In the listing below, locate the line containing "export CORE_MARGIN = 2" and the line containing "qor: clocking.cts_buffer_count 3 [unchanged]". Output both of them and every line between, exactly as written, and nothing more.

*** Begin section ***

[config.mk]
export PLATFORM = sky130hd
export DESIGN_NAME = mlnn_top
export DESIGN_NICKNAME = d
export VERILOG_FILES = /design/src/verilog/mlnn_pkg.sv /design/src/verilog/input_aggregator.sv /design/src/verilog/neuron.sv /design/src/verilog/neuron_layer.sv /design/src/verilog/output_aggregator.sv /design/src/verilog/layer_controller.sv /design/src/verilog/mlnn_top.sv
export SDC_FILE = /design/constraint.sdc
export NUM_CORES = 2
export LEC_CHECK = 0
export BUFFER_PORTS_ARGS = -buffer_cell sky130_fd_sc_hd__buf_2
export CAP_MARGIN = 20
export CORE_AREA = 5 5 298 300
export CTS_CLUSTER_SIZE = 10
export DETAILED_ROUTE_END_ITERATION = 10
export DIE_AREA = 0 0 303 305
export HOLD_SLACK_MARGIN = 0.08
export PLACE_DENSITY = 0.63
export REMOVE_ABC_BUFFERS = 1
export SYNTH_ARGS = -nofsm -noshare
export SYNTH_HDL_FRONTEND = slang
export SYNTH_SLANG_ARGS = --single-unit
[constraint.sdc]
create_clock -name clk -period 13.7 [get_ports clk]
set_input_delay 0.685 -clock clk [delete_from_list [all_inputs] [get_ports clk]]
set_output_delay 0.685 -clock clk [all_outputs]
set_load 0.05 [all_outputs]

*** End section ***
*** Begin section ***

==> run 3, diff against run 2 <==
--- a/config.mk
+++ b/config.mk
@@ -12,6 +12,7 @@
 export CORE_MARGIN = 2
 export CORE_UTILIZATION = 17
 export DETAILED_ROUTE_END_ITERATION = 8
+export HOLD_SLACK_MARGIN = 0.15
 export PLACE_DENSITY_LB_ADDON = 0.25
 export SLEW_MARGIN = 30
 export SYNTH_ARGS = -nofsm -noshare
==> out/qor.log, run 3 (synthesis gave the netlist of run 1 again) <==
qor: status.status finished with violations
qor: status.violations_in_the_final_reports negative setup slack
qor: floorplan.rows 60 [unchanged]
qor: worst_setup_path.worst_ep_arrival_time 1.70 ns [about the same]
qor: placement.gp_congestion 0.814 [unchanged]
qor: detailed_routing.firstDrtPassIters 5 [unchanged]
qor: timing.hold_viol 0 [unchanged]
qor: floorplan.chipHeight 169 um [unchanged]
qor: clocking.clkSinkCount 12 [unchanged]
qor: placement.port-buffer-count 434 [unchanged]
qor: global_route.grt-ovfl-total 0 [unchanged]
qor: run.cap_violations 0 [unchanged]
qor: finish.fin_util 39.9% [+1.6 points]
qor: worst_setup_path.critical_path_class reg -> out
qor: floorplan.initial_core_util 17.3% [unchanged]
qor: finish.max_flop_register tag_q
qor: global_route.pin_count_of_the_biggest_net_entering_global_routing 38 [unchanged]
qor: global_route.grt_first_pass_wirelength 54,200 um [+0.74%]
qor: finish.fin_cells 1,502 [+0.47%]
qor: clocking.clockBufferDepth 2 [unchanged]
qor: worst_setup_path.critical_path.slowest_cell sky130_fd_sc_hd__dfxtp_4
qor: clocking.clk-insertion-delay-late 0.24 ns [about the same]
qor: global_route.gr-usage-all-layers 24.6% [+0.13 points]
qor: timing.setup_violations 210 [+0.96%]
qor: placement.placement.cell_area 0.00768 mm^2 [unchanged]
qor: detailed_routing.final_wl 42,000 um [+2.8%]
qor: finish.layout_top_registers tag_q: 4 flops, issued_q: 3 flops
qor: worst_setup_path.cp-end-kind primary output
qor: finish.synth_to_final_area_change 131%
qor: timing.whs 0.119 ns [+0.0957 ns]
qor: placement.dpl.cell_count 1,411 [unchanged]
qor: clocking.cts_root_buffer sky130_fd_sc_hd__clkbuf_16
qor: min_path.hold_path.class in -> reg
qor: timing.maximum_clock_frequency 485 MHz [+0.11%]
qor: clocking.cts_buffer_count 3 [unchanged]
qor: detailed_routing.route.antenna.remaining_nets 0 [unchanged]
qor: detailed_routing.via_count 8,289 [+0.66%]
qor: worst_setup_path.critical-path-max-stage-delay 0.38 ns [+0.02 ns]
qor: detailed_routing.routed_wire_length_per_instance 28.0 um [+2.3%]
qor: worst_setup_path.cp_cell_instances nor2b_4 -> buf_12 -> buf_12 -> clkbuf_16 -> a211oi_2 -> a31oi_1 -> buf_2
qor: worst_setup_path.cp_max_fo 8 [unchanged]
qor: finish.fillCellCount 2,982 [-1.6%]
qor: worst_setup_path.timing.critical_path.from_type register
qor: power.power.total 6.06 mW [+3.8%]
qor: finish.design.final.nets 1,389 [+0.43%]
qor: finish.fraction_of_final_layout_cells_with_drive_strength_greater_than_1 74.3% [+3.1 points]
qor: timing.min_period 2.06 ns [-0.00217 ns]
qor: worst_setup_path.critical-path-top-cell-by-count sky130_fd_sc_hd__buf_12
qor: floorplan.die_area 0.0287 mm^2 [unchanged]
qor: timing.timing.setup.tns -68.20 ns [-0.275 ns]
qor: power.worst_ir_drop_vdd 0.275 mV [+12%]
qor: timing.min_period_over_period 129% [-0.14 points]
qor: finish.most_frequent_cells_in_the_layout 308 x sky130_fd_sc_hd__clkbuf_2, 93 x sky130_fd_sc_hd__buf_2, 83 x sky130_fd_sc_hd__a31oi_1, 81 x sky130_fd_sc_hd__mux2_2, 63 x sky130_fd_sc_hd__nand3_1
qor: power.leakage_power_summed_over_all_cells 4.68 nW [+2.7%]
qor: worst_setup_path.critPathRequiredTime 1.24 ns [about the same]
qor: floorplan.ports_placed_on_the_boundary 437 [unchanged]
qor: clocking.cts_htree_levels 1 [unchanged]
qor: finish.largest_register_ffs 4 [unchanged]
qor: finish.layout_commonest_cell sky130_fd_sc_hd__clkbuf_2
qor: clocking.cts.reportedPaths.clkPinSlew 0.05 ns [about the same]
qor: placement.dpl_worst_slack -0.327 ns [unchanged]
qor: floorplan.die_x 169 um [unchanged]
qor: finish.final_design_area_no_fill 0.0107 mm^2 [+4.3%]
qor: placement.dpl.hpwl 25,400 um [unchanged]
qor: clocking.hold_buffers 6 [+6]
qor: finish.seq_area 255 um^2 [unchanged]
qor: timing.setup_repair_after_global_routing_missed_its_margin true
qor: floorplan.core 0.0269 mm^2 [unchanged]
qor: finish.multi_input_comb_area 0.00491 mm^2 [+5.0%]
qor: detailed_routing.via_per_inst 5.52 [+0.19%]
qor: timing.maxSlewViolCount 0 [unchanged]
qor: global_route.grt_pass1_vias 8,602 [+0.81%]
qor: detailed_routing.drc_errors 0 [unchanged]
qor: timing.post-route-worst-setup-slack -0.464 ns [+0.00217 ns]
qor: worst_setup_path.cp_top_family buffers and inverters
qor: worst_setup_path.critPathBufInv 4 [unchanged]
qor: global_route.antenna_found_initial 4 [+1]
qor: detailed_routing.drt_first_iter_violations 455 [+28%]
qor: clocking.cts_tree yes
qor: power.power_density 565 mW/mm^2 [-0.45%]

*** End section ***

→ **Task response**
 export CORE_MARGIN = 2
 export CORE_UTILIZATION = 17
 export DETAILED_ROUTE_END_ITERATION = 8
+export HOLD_SLACK_MARGIN = 0.15
 export PLACE_DENSITY_LB_ADDON = 0.25
 export SLEW_MARGIN = 30
 export SYNTH_ARGS = -nofsm -noshare
==> out/qor.log, run 3 (synthesis gave the netlist of run 1 again) <==
qor: status.status finished with violations
qor: status.violations_in_the_final_reports negative setup slack
qor: floorplan.rows 60 [unchanged]
qor: worst_setup_path.worst_ep_arrival_time 1.70 ns [about the same]
qor: placement.gp_congestion 0.814 [unchanged]
qor: detailed_routing.firstDrtPassIters 5 [unchanged]
qor: timing.hold_viol 0 [unchanged]
qor: floorplan.chipHeight 169 um [unchanged]
qor: clocking.clkSinkCount 12 [unchanged]
qor: placement.port-buffer-count 434 [unchanged]
qor: global_route.grt-ovfl-total 0 [unchanged]
qor: run.cap_violations 0 [unchanged]
qor: finish.fin_util 39.9% [+1.6 points]
qor: worst_setup_path.critical_path_class reg -> out
qor: floorplan.initial_core_util 17.3% [unchanged]
qor: finish.max_flop_register tag_q
qor: global_route.pin_count_of_the_biggest_net_entering_global_routing 38 [unchanged]
qor: global_route.grt_first_pass_wirelength 54,200 um [+0.74%]
qor: finish.fin_cells 1,502 [+0.47%]
qor: clocking.clockBufferDepth 2 [unchanged]
qor: worst_setup_path.critical_path.slowest_cell sky130_fd_sc_hd__dfxtp_4
qor: clocking.clk-insertion-delay-late 0.24 ns [about the same]
qor: global_route.gr-usage-all-layers 24.6% [+0.13 points]
qor: timing.setup_violations 210 [+0.96%]
qor: placement.placement.cell_area 0.00768 mm^2 [unchanged]
qor: detailed_routing.final_wl 42,000 um [+2.8%]
qor: finish.layout_top_registers tag_q: 4 flops, issued_q: 3 flops
qor: worst_setup_path.cp-end-kind primary output
qor: finish.synth_to_final_area_change 131%
qor: timing.whs 0.119 ns [+0.0957 ns]
qor: placement.dpl.cell_count 1,411 [unchanged]
qor: clocking.cts_root_buffer sky130_fd_sc_hd__clkbuf_16
qor: min_path.hold_path.class in -> reg
qor: timing.maximum_clock_frequency 485 MHz [+0.11%]
qor: clocking.cts_buffer_count 3 [unchanged]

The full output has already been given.